Se trató de una sucesión en la que el abogado Daniel Medori representó a las tres hijas de la causante, quien había fallecido en estado de viudez. Desde el inicio fue necesario reconstruir íntegramente la documentación del grupo familiar, obteniendo partidas de distintas jurisdicciones y acreditando el vínculo con un sucesorio anterior correspondiente al cónyuge premuerto.
Durante la tramitación surgieron diversos obstáculos procesales. Fue necesario rectificar el apellido de la causante por un error en la carátula del expediente, acompañar documentación complementaria requerida por el juzgado y cumplir con la totalidad de los informes de ley, incluyendo Registro de Procesos Universales, Registro de Actos de Última Voluntad, Caja de Pensiones, edictos y vista fiscal.

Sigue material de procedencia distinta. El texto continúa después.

===== src/rtl/cnt_pkg.sv =====
`default_nettype none
// ============================================================================
//  Module      : cnt_pkg
//  Description : Shared definitions for the count_arbiter slice. Holds the
//                arbiter FSM state encoding, the default counter width, the
//                requester count and index width, and a one-hot helper.
//  Revision    : 1.0  initial release
// ============================================================================
package cnt_pkg;

    // Default counter / run-length width. A run is 1..2**CNT_W ticks.
    localparam int unsigned CNT_W_DEF = 4;

    // Number of requesters sharing the counter and the index width.
    localparam int unsigned NUM_REQ   = 2;
    localparam int unsigned REQ_IDX_W = 1;

    // Arbiter FSM states.
    typedef enum logic [1:0] {
        IDLE = 2'd0,
        RUN  = 2'd1,
        DONE = 2'd2
    } state_t;

    // Requester index to one-hot requester vector.
    function automatic logic [NUM_REQ-1:0] idx_to_onehot(input logic [REQ_IDX_W-1:0] idx);
        logic [NUM_REQ-1:0] v;
        v      = '0;
        v[idx] = 1'b1;
        return v;
    endfunction

endpackage
`default_nettype wire


===== src/rtl/count_arbiter_tick_cnt.sv =====
`default_nettype none
// ============================================================================
//  Module      : tick_cnt
//  Description : CNT_W-bit up-counter with synchronous clear and enable.
//                Clear has priority over enable. Wraps naturally, although
//                the arbiter never enables it past its terminal count.
//  Ports       : clk    in  1      clock
//                rst_n  in  1      synchronous active-low reset
//                clr    in  1      clear counter to zero (priority)
//                en     in  1      increment counter by one
//                out    out CNT_W  registered counter value
//  Revision    : 1.0  initial release
// ============================================================================
module tick_cnt
    import cnt_pkg::*;
#(
    parameter int unsigned CNT_W = CNT_W_DEF
) (
    input  logic             clk,
    input  logic             rst_n,
    input  logic             clr,
    input  logic             en,
    output logic [CNT_W-1:0] out
);

    localparam logic [CNT_W-1:0] c_one = CNT_W'(1);

    logic [CNT_W-1:0] r_cnt;

    always_ff @(posedge clk) begin
        if (!rst_n) begin
            r_cnt <= '0;
        end else if (clr) begin
            r_cnt <= '0;
        end else if (en) begin
            r_cnt <= r_cnt + c_one;
        end
    end

    assign out = r_cnt;

endmodule
`default_nettype wire


===== src/rtl/count_arbiter.sv =====
`default_nettype none
// ============================================================================
//  Module      : count_arbiter
//  Description : Shares one CNT_W-bit clear/enable up-counter between two
//                requesters. Arbitrates round-robin in IDLE, captures the
//                winner's run length as a terminal count, runs the counter
//                (pausable with hold) and pulses done to the owner.
//  Ports       : clk    in  1          clock
//                rst_n  in  1          synchronous active-low reset
//                req    in  2          per-requester run request
//                len0   in  CNT_W      run length of requester 0 (0 = 2**CNT_W)
//                len1   in  CNT_W      run length of requester 1 (0 = 2**CNT_W)
//                hold   in  1          pause counting while in RUN
//                gnt    out 2          one-hot grant pulse
//                done   out 2          one-hot completion pulse
//                busy   out 1          a run is owned (RUN or DONE)
//                owner  out 1          current / last granted requester
//                count  out CNT_W      live counter value
//  Revision    : 1.0  initial release
// ============================================================================
module count_arbiter
    import cnt_pkg::*;
#(
    parameter int unsigned CNT_W = CNT_W_DEF
) (
    input  logic                 clk,
    input  logic                 rst_n,
    input  logic [NUM_REQ-1:0]   req,
    input  logic [CNT_W-1:0]     len0,
    input  logic [CNT_W-1:0]     len1,
    input  logic                 hold,
    output logic [NUM_REQ-1:0]   gnt,
    output logic [NUM_REQ-1:0]   done,
    output logic                 busy,
    output logic [REQ_IDX_W-1:0] owner,
    output logic [CNT_W-1:0]     count
);

    localparam logic [CNT_W-1:0] c_one = CNT_W'(1);

    state_t               r_state;
    logic [REQ_IDX_W-1:0] r_last;
    logic [CNT_W-1:0]     r_tc;
    logic [NUM_REQ-1:0]   r_gnt;
    logic [NUM_REQ-1:0]   r_done;
    logic                 r_busy;
    logic [REQ_IDX_W-1:0] r_owner;

    logic                 w_any_req;
    logic [REQ_IDX_W-1:0] w_pick;
    logic [CNT_W-1:0]     w_len_sel;
    logic [CNT_W-1:0]     w_cnt;
    logic                 w_at_tc;
    logic                 w_clr;
    logic                 w_en;

    // ------------------------------------------------------------------
    // Arbitration: a lone request wins outright; on a tie the requester
    // that did not win last time is chosen.
    // ------------------------------------------------------------------
    assign w_any_req = |req;
    assign w_pick    = (&req) ? ~r_last : req[1];
    assign w_len_sel = w_pick[0] ? len1 : len0;

    assign w_at_tc   = (w_cnt == r_tc);

    // The counter is cleared on the granting edge and advances only in RUN
    // while not paused and not yet at the terminal count, so it parks at
    // tc (and keeps that value through DONE and IDLE).
    assign w_clr = (r_state == IDLE) && w_any_req;
    assign w_en  = (r_state == RUN) && !hold && !w_at_tc;

    tick_cnt #(
        .CNT_W (CNT_W)
    ) u_tick_cnt (
        .clk   (clk),
        .rst_n (rst_n),
        .clr   (w_clr),
        .en    (w_en),
        .out   (w_cnt)
    );

    // ------------------------------------------------------------------
    // Control FSM. gnt and done default low every cycle so each is a
    // single-cycle pulse; they are raised in different states and so can
    // never coincide.
    // ------------------------------------------------------------------
    always_ff @(posedge clk) begin
        if (!rst_n) begin
            r_state <= IDLE;
            r_last  <= '1;
            r_tc    <= '0;
            r_gnt   <= '0;
            r_done  <= '0;
            r_busy  <= 1'b0;
            r_owner <= '0;
        end else begin
            r_gnt  <= '0;
            r_done <= '0;
            case (r_state)
                IDLE: begin
                    if (w_any_req) begin
                        r_gnt   <= idx_to_onehot(w_pick);
                        r_owner <= w_pick;
                        r_last  <= w_pick;
                        // len=0 wraps to all-ones: a full 2**CNT_W-tick run.
                        r_tc    <= w_len_sel - c_one;
                        r_busy  <= 1'b1;
                        r_state <= RUN;
                    end
                end
                RUN: begin
                    if (!hold && w_at_tc) begin
                        r_done  <= idx_to_onehot(r_owner);
                        r_state <= DONE;
                    end
                end
                DONE: begin
                    // Requests are deliberately not sampled here, which
                    // guarantees one idle cycle between runs.
                    r_busy  <= 1'b0;
                    r_state <= IDLE;
                end
                default: begin
                    r_busy  <= 1'b0;
                    r_state <= IDLE;
                end
            endcase
        end
    end

    assign gnt   = r_gnt;
    assign done  = r_done;
    assign busy  = r_busy;
    assign owner = r_owner;
    assign count = w_cnt;

endmodule
`default_nettype wire
[src/rtl/nibble_packer_pkg.sv]
// nibble_packer_pkg
// Shared widths, the FIFO entry type and the lane-insert helper used by the
// nibble packer and its output FIFO.
//   LANES  : nibble lanes per packed word
//   NIB_W  : width of one nibble lane
//   WORD_W : width of a packed word (LANES * NIB_W)
//   SEL_W  : width of the lane index
//   entry_t: one FIFO entry, {partial, word}
package nibble_packer_pkg;

  localparam int LANES  = 4;
  localparam int NIB_W  = 4;
  localparam int WORD_W = 16;
  localparam int SEL_W  = 2;

  typedef struct packed {
    logic              partial;
    logic [WORD_W-1:0] word;
  } entry_t;

  // Returns w with lane 'lane' replaced by nib; lane n lives at [4n+3:4n].
  function automatic logic [WORD_W-1:0] set_lane(input logic [WORD_W-1:0] w,
                                                 input logic [SEL_W-1:0]  lane,
                                                 input logic [NIB_W-1:0]  nib);
    logic [WORD_W-1:0] r;
    r = w;
    r[lane*NIB_W +: NIB_W] = nib;
    return r;
  endfunction

endpackage

[src/rtl/packer_fifo.sv]
// packer_fifo
// Synchronous FIFO of packed-word entries with registered occupancy.
//   clk, reset : clock, asynchronous active-high reset of pointers/level
//   push       : request to write push_entry (accepted if not full, or if a
//                pop takes effect at the same edge)
//   push_entry : entry to write
//   pop        : request to drop the head entry (ignored when empty)
//   head       : current head entry, all zeros while empty
//   full/empty : occupancy flags
//   level      : current occupancy, 0..DEPTH
// DEPTH must be a power of two so the pointers wrap by plain overflow.
module packer_fifo
  import nibble_packer_pkg::*;
#(
  parameter int DEPTH = 4
) (
  input  logic                     clk,
  input  logic                     reset,
  input  logic                     push,
  input  entry_t                   push_entry,
  input  logic                     pop,
  output entry_t                   head,
  output logic                     full,
  output logic                     empty,
  output logic [$clog2(DEPTH):0]   level
);

  localparam int AW    = $clog2(DEPTH);
  localparam int LVL_W = AW + 1;

  entry_t          mem [DEPTH];
  logic [AW-1:0]   wr_ptr;
  logic [AW-1:0]   rd_ptr;
  logic            do_push;
  logic            do_pop;

  assign empty   = (level == '0);
  assign full    = (level == LVL_W'(DEPTH));
  assign do_pop  = pop && !empty;
  // A pop at the same edge frees the slot, so a push at full still lands.
  assign do_push = push && (!full || do_pop);

  always_ff @(posedge clk or posedge reset) begin
    if (reset) begin
      wr_ptr <= '0;
      rd_ptr <= '0;
      level  <= '0;
    end else begin
      if (do_push) wr_ptr <= wr_ptr + 1'b1;
      if (do_pop)  rd_ptr <= rd_ptr + 1'b1;
      case ({do_push, do_pop})
        2'b10:   level <= level + 1'b1;
        2'b01:   level <= level - 1'b1;
        default: level <= level;
      endcase
    end
  end

  // Storage carries no reset; the empty mux below hides stale contents.
  always_ff @(posedge clk) begin
    if (do_push) mem[wr_ptr] <= push_entry;
  end

  assign head = empty ? '0 : mem[rd_ptr];

endmodule

[src/rtl/nibble_packer.sv]
// nibble_packer
// Collects 4-bit nibbles into 16-bit words by lane index and queues each
// closed word (plus a partial flag) in an output FIFO.
//   clk, reset  : clock, asynchronous active-high reset
//   in_valid    : qualifies sel/data this cycle
//   sel         : lane index of the nibble; lane 3 closes the word
//   data        : nibble for lane sel
//   out_ready   : downstream accepts the head word this cycle
//   out_valid   : FIFO head is valid (level != 0)
//   out_word    : head word, lane n at [4n+3:4n]
//   out_partial : head word was closed with an unwritten lane
//   level       : FIFO occupancy
//   overflow    : sticky, a closed word was dropped at full FIFO
module nibble_packer
  import nibble_packer_pkg::*;
#(
  parameter int DEPTH = 4
) (
  input  logic                     clk,
  input  logic                     reset,
  input  logic                     in_valid,
  input  logic [SEL_W-1:0]         sel,
  input  logic [NIB_W-1:0]         data,
  input  logic                     out_ready,
  output logic                     out_valid,
  output logic [WORD_W-1:0]        out_word,
  output logic                     out_partial,
  output logic [$clog2(DEPTH):0]   level
  ,
  output logic                     overflow
);

  logic [WORD_W-1:0] asm_word_p0;
  logic [LANES-1:0]  asm_mask_p0;
  logic [WORD_W-1:0] word_next;
  logic [LANES-1:0]  mask_next;
  logic              close;
  logic              pop;
  logic              full;
  logic              empty;
  entry_t            push_entry;
  entry_t            head;

  // Assembly state as it would be after this cycle's nibble; the closing
  // word is pushed from here so the last lane lands in the same edge.
  always_comb begin
    word_next = asm_word_p0;
    mask_next = asm_mask_p0;
    if (in_valid) begin
      word_next      = set_lane(asm_word_p0, sel, data);
      mask_next[sel] = 1'b1;
    end
  end

  assign close              = in_valid && (sel == SEL_W'(LANES - 1));
  assign push_entry.partial = ~&mask_next;
  assign push_entry.word    = word_next;

  // ---- stage p0: assembly register and lane mask ----
  always_ff @(posedge clk or posedge reset) begin
    if (reset) begin
      asm_word_p0 <= '0;
      asm_mask_p0 <= '0;
    end else if (close) begin
      asm_word_p0 <= '0;
      asm_mask_p0 <= '0;
    end else if (in_valid) begin
      asm_word_p0 <= word_next;
      asm_mask_p0 <= mask_next;
    end
  end

  // A closed word is lost only when the FIFO is full and nothing leaves.
  always_ff @(posedge clk or posedge reset) begin
    if (reset) begin
      overflow <= 1'b0;
    end else if (close && full && !pop) begin
      overflow <= 1'b1;
    end
  end

  // ---- stage p1: output FIFO ----
  packer_fifo #(.DEPTH(DEPTH)) u_fifo (
    .clk        (clk),
    .reset      (reset),
    .push       (close),
    .push_entry (push_entry),
    .pop        (pop),
    .head       (head),
    .full       (full),
    .empty      (empty),
    .level      (level)
  );

  assign out_valid   = !empty;
  assign pop         = out_valid && out_ready;
  assign out_word    = head.word;
  assign out_partial = head.partial;

endmodule

[config.mk]
export PLATFORM = sky130hd
export DESIGN_NAME = nibble_packer
export DESIGN_NICKNAME = d
export VERILOG_FILES = /design/src/rtl/nibble_packer_pkg.sv /design/src/rtl/packer_fifo.sv /design/src/rtl/nibble_packer.sv
export SDC_FILE = /design/constraint.sdc
export NUM_CORES = 1
export LEC_CHECK = 0
export ABC_CLOCK_PERIOD_IN_PS = 6300
export BUFFER_PORTS_ARGS = -buffer_cell sky130_fd_sc_hd__buf_2
export CAP_MARGIN = 20
export CORE_UTILIZATION = 45
export CTS_CLUSTER_DIAMETER = 100
export DETAILED_ROUTE_END_ITERATION = 10
export GPL_TIMING_DRIVEN = 1
export PLACE_DENSITY = 0.69
export SYNTH_ARGS = -nofsm -noshare
export SYNTH_HDL_FRONTEND = slang
export SYNTH_SLANG_ARGS = --single-unit
[constraint.sdc]
create_clock -name clk -period 6.3 [get_ports clk]
set_input_delay 0.315 -clock clk [delete_from_list [all_inputs] [get_ports clk]]
set_output_delay 0.315 -clock clk [all_outputs]
set_load 0.01 [all_outputs]
==> results.json, run 1 <==
{
  "p_per_area_nw_per_um2": 350,
  "clkTransAtPathRegs_ns": 0.08,
  "synthesis.area_um2": 4170,
  "synth_mux_area_share_pct": 10.5,
  "syn_avg_cell_area_um2": 16.4,
  "synth.distinct_cells": 37,
  "numCtsBuffers": 9,
  "synth_top_area_share_pct": 49.0,
  "synth_edf_count": 68,
  "rsz0062_at_grt": "false",
  "start_util_pct": 47.1,
  "setup_viol": 0,
  "die_h_um": 98.2,
  "antenna_left": 0,
  "drive_above_1_share_pct": 21.6,
  "antenna_found_initial": 0,
  "path_max_fanout": 18,
  "portBuffers": 31,
  "ys_seq_area_share_pct": 65.8,
  "critPathBufInv": 1,
  "gp_congestion": 0.771,
  "io_pins": 32,
  "diodes": 0,
  "die_area_um2": 9650,
  "yosysMostFrequentCell": "edfxtp_1",
  "htreeDepth": 3,
  "final_util_pct": 52.3,
  "period_needed_ns": 2.31,
  "arrival_ns": 1.99,
  "drc_errors": 0,
  "syn-num-nets": 277,
  "slew_headroom_pct": 40.6,
  "synth-simple-area-share_pct": 8.77,
  "grt_max_degree": 29,
  "grt.total_usage_pct": 15.7,
  "status": "finished, final reports clean",
  "cp_data_required_time_ns": 5.98,
  "synth_xor_area_share_pct": 1.26,
  "synth_top_area_cell": "edfxtp_1",
  "grt_first_pass_wirelength_mm": 11.5,
  "crit_family": "flip-flops",
  "gr-total-overflow": 0,
  "power.leakage_nw": 1.83,
  "timing.max_cap.violations": 0,
  "vias": 2193,
  "hpwl_mm": 4.78,
  "routedWlPerCell_um": 17.5,
  "via_per_inst": 5.43,
  "netlist_top_cells_area": "edfxtp_1 49%, dfrtp_1 17%, mux4_1 5.7%, mux4_2 4.3%, and2_1 4.1%",
  "slowest_stage": "dfrtp_1",
  "post-route-period-util_pct": 36.6,
  "syn_inst": 254,
  "grt_pass1_vias": 2276,
  "cts_buffer_depth": 2,
  "skew_ns": 0.0102,
  "critPathKind": "register to primary output",
  "slowest_delay_ns": 0.87,
  "ir_drop_uv": 227,
  "wirelength_mm": 7.06,
  "fmax_mhz": 433,
  "fin_tns_setup_ns": 0,
  "worst-path-stages": 3,
  "hold_class": "input pin to register",
  "cts_tree": "built",
  "cp-end-kind": "primary output",
  "fillers": 739,
  "cts_sinks": 96,
  "rows": 34,
  "fp.coreArea_um2": 8850,
  "synth_top_family_by_area": "multiplexers",
  "dr.pass1.iters": 4,
  "clkLatencyLatePin_ns": 0.35,
  "dr.first_iter.drc_count": 138,
  "reg2regPathDepth": 8,
  "areaGrowthSynthToFinish_pct": 11.0,
  "postSynth.asyncResetShare_pct": 29.2,
  "worst_pin_slew_ns": 0.891,
  "final_nets": 314,
  "drv_slew": 0,
  "synth_compound_area_share_pct": 7.02,
  "startpoint_type": "register",
  "synthFlopType": "edfxtp_1",
  "ys_ff_latch": 96,
  "die_w_um": 98.2,
  "synthTopCellsByCount": "68 x edfxtp_1, 28 x dfrtp_1, 27 x and2_1, 15 x a22o_1, 14 x nand2_1",
  "min_path_cells": 3,
  "cts-resized-gates": 0,
  "synthAdderAreaFrac_pct": 4.08,
  "critical_path.cell_chain": "mux4_2 -> and2_1 -> buf_2",
  "hold_viol": 0,
  "cts-root-buf": "clkbuf_8",
  "ys_warn_count": 0
}
registers in the layout, summed over array words and instances (netlist names):
register	flops
asm_word_p0	16
overflow	1
u_fifo.rd_ptr	2
u_fifo.wr_ptr	2
u_fifo.level	3
u_fifo.mem	68
asm_mask_p0	4
### config.mk
export PLATFORM = sky130hd
export DESIGN_NAME = tpu_seq_core
export DESIGN_NICKNAME = d
export VERILOG_FILES = /design/src/rtl/tpu_seq_core.sv
export SDC_FILE = /design/constraint.sdc
export NUM_CORES = 1
export LEC_CHECK = 0
export BUFFER_PORTS_ARGS = -buffer_cell sky130_fd_sc_hd__buf_2
export CAP_MARGIN = 10
export CORE_MARGIN = 3
export CORE_UTILIZATION = 45
export CTS_BUF_LIST = sky130_fd_sc_hd__clkbuf_4
export CTS_CLUSTER_DIAMETER = 40
export DETAILED_ROUTE_END_ITERATION = 7
export PLACE_DENSITY = 0.95
export SKIP_LAST_GASP = 1
export SLEW_MARGIN = 0
export SYNTH_ARGS = -nofsm -noshare
export SYNTH_HDL_FRONTEND = slang
export SYNTH_SLANG_ARGS = --single-unit
### constraint.sdc
create_clock -name clk -period 1.6 [get_ports clk]
set_input_delay 0.24 -clock clk [delete_from_list [all_inputs] [get_ports clk]]
set_output_delay 0.24 -clock clk [all_outputs]
set_load 0.1 [all_outputs]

Asimismo, al momento de efectuar la denuncia de bienes se advirtió un error material en la valuación informada, que fue subsanado de inmediato mediante una presentación fundada, evitando observaciones posteriores y permitiendo la continuidad del trámite sin demoras.
Superadas todas las observaciones, se obtuvo la declaratoria de herederos y se avanzó con la denuncia de bienes y las restantes etapas del proceso sucesorio, procurando en todo momento una tramitación ágil y ordenada.